* _Collected data_
━━━━━━━━

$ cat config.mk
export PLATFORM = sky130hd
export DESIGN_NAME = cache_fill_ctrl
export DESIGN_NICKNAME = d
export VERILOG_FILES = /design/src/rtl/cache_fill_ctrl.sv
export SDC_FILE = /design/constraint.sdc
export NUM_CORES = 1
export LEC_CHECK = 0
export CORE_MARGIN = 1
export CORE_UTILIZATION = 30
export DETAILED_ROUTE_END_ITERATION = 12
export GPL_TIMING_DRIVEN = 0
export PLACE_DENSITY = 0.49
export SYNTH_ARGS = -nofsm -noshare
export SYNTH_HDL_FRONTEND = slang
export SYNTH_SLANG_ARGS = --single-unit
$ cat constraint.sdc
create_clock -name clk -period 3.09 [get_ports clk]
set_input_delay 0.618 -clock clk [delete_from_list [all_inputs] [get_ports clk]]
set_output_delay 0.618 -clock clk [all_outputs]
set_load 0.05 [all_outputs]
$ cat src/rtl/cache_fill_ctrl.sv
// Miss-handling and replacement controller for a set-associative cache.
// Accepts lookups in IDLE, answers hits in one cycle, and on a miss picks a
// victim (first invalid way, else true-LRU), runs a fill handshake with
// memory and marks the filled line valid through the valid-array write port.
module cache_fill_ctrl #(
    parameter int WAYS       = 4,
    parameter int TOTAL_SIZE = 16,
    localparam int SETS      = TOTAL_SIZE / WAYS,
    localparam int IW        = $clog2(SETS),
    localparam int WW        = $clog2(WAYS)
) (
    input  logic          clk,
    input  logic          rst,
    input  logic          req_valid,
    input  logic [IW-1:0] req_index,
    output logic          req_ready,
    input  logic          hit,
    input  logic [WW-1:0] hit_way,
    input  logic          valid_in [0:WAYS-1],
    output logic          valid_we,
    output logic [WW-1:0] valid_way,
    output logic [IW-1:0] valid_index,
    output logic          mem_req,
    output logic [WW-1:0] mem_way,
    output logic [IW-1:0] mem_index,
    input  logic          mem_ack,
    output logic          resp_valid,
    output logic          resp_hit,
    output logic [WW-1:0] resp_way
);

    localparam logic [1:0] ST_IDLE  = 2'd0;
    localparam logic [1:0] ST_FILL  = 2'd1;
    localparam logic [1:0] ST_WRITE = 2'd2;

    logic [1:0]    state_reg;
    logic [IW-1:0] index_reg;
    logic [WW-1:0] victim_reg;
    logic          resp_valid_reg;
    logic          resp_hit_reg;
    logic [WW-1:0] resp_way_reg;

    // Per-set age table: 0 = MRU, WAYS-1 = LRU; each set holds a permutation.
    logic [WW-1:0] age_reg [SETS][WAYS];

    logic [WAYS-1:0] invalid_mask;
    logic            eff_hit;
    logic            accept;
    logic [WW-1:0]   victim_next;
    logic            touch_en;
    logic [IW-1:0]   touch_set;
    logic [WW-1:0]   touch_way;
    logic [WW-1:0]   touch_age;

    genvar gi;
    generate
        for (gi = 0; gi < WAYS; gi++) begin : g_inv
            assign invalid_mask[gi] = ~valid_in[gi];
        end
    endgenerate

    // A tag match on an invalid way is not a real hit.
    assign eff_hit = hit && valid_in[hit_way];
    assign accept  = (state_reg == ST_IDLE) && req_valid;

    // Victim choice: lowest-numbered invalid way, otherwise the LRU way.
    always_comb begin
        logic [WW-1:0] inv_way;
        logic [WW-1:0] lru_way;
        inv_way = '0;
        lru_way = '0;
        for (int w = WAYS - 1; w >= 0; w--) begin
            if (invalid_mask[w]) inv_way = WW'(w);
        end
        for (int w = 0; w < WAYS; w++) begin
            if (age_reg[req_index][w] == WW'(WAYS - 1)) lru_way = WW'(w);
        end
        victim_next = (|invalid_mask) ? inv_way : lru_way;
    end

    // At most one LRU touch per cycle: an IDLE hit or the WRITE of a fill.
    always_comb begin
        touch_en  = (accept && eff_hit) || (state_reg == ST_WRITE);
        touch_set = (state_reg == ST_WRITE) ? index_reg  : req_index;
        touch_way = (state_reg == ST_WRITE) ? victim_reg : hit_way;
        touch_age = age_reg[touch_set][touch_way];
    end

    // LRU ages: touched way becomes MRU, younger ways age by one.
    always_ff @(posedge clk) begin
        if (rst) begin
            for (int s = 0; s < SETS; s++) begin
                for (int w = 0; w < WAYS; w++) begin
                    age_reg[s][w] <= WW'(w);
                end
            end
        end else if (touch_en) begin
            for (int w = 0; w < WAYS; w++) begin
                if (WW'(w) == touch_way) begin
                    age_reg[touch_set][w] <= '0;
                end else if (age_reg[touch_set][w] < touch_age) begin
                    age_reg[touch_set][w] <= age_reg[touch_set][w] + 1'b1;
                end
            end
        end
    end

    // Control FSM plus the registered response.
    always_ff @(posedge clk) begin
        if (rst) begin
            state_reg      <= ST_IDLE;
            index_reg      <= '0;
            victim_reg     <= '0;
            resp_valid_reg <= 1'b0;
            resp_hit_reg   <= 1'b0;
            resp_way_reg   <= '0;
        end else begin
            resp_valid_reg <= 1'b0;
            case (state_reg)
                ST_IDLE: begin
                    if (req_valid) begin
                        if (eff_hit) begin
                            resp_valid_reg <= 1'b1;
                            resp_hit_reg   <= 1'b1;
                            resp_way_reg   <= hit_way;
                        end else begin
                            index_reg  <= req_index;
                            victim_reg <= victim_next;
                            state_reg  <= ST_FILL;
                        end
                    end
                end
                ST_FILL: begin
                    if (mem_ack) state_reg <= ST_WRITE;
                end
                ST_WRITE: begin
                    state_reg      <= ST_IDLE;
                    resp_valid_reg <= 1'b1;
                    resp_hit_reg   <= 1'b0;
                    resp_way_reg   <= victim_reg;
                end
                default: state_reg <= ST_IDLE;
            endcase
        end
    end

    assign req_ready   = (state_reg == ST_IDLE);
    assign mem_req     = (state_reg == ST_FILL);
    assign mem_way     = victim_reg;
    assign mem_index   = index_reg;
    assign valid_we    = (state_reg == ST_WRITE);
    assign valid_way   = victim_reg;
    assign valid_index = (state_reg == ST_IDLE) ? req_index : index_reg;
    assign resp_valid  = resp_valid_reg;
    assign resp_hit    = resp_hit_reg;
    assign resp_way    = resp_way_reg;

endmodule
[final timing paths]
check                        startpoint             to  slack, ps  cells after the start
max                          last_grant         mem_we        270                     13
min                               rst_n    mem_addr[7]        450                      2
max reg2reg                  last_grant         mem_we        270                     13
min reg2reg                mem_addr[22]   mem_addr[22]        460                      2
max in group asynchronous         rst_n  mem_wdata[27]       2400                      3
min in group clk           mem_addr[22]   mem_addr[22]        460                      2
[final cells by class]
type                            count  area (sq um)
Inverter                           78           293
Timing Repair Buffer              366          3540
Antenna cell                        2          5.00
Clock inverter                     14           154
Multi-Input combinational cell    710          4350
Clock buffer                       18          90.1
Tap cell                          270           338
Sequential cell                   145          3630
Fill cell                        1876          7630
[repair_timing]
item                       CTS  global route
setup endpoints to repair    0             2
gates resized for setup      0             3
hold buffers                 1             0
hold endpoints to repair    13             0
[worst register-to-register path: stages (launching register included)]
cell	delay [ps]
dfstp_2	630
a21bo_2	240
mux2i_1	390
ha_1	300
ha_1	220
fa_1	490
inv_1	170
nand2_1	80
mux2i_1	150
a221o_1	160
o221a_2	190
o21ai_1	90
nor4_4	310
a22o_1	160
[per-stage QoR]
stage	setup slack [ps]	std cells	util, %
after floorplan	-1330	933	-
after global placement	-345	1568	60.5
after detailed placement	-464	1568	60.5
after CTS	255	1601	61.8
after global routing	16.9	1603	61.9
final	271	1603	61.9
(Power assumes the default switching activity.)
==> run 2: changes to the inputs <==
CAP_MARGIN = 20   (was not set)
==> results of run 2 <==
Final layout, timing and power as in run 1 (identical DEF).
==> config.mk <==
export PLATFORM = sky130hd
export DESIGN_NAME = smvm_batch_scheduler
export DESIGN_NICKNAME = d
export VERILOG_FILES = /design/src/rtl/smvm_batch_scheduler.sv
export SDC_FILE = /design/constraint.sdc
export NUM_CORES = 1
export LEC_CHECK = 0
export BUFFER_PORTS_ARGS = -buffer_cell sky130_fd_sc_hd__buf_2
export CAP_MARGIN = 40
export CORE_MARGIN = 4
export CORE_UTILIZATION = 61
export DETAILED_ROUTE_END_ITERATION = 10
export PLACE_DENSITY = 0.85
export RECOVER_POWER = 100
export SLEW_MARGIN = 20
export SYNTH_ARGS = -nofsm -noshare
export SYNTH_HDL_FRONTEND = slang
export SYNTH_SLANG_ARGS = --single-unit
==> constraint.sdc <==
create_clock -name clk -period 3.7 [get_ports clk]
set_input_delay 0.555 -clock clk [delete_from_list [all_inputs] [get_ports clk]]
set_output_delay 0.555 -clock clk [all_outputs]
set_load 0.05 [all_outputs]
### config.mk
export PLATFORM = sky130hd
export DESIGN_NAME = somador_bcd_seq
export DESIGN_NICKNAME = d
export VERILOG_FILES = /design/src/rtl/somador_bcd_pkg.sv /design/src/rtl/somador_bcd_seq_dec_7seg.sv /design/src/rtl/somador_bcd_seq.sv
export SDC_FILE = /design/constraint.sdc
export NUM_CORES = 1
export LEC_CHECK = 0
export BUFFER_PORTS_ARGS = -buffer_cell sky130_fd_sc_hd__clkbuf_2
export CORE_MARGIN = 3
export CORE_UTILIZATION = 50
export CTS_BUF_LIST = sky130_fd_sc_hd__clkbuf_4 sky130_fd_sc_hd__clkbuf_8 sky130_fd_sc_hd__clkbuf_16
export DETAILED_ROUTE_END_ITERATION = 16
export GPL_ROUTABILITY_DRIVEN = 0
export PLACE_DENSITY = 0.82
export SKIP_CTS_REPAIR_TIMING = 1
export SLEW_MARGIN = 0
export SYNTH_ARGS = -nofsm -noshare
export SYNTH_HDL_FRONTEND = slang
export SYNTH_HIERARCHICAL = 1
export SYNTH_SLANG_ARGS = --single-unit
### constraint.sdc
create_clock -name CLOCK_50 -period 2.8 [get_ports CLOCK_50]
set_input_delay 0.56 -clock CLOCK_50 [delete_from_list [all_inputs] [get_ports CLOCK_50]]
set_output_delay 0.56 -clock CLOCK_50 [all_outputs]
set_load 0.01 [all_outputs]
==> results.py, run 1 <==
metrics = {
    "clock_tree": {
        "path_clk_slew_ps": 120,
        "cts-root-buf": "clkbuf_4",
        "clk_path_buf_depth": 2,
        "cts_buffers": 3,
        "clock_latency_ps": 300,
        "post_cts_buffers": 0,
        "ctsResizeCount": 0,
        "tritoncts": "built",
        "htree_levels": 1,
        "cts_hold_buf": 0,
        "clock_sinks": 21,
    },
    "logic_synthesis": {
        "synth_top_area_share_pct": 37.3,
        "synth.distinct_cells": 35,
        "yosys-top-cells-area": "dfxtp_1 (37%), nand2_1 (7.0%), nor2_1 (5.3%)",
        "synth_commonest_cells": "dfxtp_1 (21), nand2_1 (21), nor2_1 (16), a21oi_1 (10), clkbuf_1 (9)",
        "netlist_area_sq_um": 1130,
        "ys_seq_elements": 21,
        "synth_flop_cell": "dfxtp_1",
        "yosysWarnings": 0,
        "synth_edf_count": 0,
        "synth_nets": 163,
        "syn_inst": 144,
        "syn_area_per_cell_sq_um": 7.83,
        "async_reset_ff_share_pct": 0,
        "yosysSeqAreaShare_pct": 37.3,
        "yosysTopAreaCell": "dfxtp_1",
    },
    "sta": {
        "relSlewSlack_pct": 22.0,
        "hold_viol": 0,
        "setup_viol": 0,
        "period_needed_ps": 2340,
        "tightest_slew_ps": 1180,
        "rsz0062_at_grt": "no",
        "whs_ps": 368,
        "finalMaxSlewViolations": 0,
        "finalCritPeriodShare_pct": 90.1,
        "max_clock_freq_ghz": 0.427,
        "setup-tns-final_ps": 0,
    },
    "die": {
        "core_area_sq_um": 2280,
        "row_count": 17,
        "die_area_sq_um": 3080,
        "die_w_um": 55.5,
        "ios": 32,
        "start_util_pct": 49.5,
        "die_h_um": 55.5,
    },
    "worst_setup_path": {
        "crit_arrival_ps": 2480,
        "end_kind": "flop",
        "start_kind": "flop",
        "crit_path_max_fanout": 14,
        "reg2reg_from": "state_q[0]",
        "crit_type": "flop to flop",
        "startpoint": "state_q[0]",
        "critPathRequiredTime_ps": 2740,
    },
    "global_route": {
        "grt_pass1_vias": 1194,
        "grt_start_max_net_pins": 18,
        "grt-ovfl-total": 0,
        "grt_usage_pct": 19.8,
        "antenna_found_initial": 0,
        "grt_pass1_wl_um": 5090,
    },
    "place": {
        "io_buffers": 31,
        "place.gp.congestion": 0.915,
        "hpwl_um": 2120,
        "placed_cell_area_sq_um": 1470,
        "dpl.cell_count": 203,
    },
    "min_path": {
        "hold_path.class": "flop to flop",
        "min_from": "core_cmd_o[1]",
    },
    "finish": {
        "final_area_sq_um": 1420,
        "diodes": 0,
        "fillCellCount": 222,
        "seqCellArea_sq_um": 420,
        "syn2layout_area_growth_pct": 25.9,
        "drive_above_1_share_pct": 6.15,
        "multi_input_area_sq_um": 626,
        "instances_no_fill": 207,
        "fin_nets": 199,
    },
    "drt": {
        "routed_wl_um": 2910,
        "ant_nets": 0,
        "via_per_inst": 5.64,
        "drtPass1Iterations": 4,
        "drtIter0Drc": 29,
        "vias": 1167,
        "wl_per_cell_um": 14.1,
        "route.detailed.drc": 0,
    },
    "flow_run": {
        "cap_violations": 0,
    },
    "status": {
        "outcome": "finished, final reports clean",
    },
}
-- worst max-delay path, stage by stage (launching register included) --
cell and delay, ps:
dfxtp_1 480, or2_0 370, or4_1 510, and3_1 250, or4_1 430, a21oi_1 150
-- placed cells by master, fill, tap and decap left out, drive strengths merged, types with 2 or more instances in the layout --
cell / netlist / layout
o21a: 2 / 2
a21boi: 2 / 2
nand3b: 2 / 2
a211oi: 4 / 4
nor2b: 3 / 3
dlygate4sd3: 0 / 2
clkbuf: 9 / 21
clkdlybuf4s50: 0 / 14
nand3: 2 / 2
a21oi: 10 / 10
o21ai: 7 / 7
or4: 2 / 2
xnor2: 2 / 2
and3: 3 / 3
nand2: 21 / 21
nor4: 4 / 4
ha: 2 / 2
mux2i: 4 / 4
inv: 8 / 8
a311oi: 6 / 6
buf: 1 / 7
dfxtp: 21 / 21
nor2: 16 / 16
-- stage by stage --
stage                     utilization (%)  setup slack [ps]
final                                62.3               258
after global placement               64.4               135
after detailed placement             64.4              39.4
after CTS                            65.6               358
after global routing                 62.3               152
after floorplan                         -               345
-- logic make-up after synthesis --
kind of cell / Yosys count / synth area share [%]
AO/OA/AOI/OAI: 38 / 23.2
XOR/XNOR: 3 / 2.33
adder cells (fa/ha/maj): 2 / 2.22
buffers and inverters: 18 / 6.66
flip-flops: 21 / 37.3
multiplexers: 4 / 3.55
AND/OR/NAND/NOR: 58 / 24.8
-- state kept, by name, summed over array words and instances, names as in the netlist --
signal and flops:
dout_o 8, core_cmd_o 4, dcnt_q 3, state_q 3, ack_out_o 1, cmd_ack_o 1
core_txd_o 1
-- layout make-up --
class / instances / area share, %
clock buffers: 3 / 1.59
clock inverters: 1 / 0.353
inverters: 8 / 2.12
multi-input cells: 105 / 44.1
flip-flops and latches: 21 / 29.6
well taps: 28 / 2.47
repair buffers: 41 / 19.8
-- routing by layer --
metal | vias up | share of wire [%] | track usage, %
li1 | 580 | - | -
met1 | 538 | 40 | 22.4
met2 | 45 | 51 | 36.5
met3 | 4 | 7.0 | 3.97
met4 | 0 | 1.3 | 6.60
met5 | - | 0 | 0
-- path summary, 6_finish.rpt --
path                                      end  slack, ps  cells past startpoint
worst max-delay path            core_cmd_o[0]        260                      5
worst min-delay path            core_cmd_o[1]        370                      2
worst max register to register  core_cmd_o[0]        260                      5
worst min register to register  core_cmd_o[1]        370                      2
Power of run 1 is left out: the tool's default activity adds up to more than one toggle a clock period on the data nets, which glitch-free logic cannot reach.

━━━━━━━━

* _Exercise_
Only the lines above from the line containing "-- state kept, by" through the line containing "met4 | 0 | 1.3 | 6.60" should be retyped, exactly and with both ends included.

* _Solution to the problem_
-- state kept, by name, summed over array words and instances, names as in the netlist --
signal and flops:
dout_o 8, core_cmd_o 4, dcnt_q 3, state_q 3, ack_out_o 1, cmd_ack_o 1
core_txd_o 1
-- layout make-up --
class / instances / area share, %
clock buffers: 3 / 1.59
clock inverters: 1 / 0.353
inverters: 8 / 2.12
multi-input cells: 105 / 44.1
flip-flops and latches: 21 / 29.6
well taps: 28 / 2.47
repair buffers: 41 / 19.8
-- routing by layer --
metal | vias up | share of wire [%] | track usage, %
li1 | 580 | - | -
met1 | 538 | 40 | 22.4
met2 | 45 | 51 | 36.5
met3 | 4 | 7.0 | 3.97
met4 | 0 | 1.3 | 6.60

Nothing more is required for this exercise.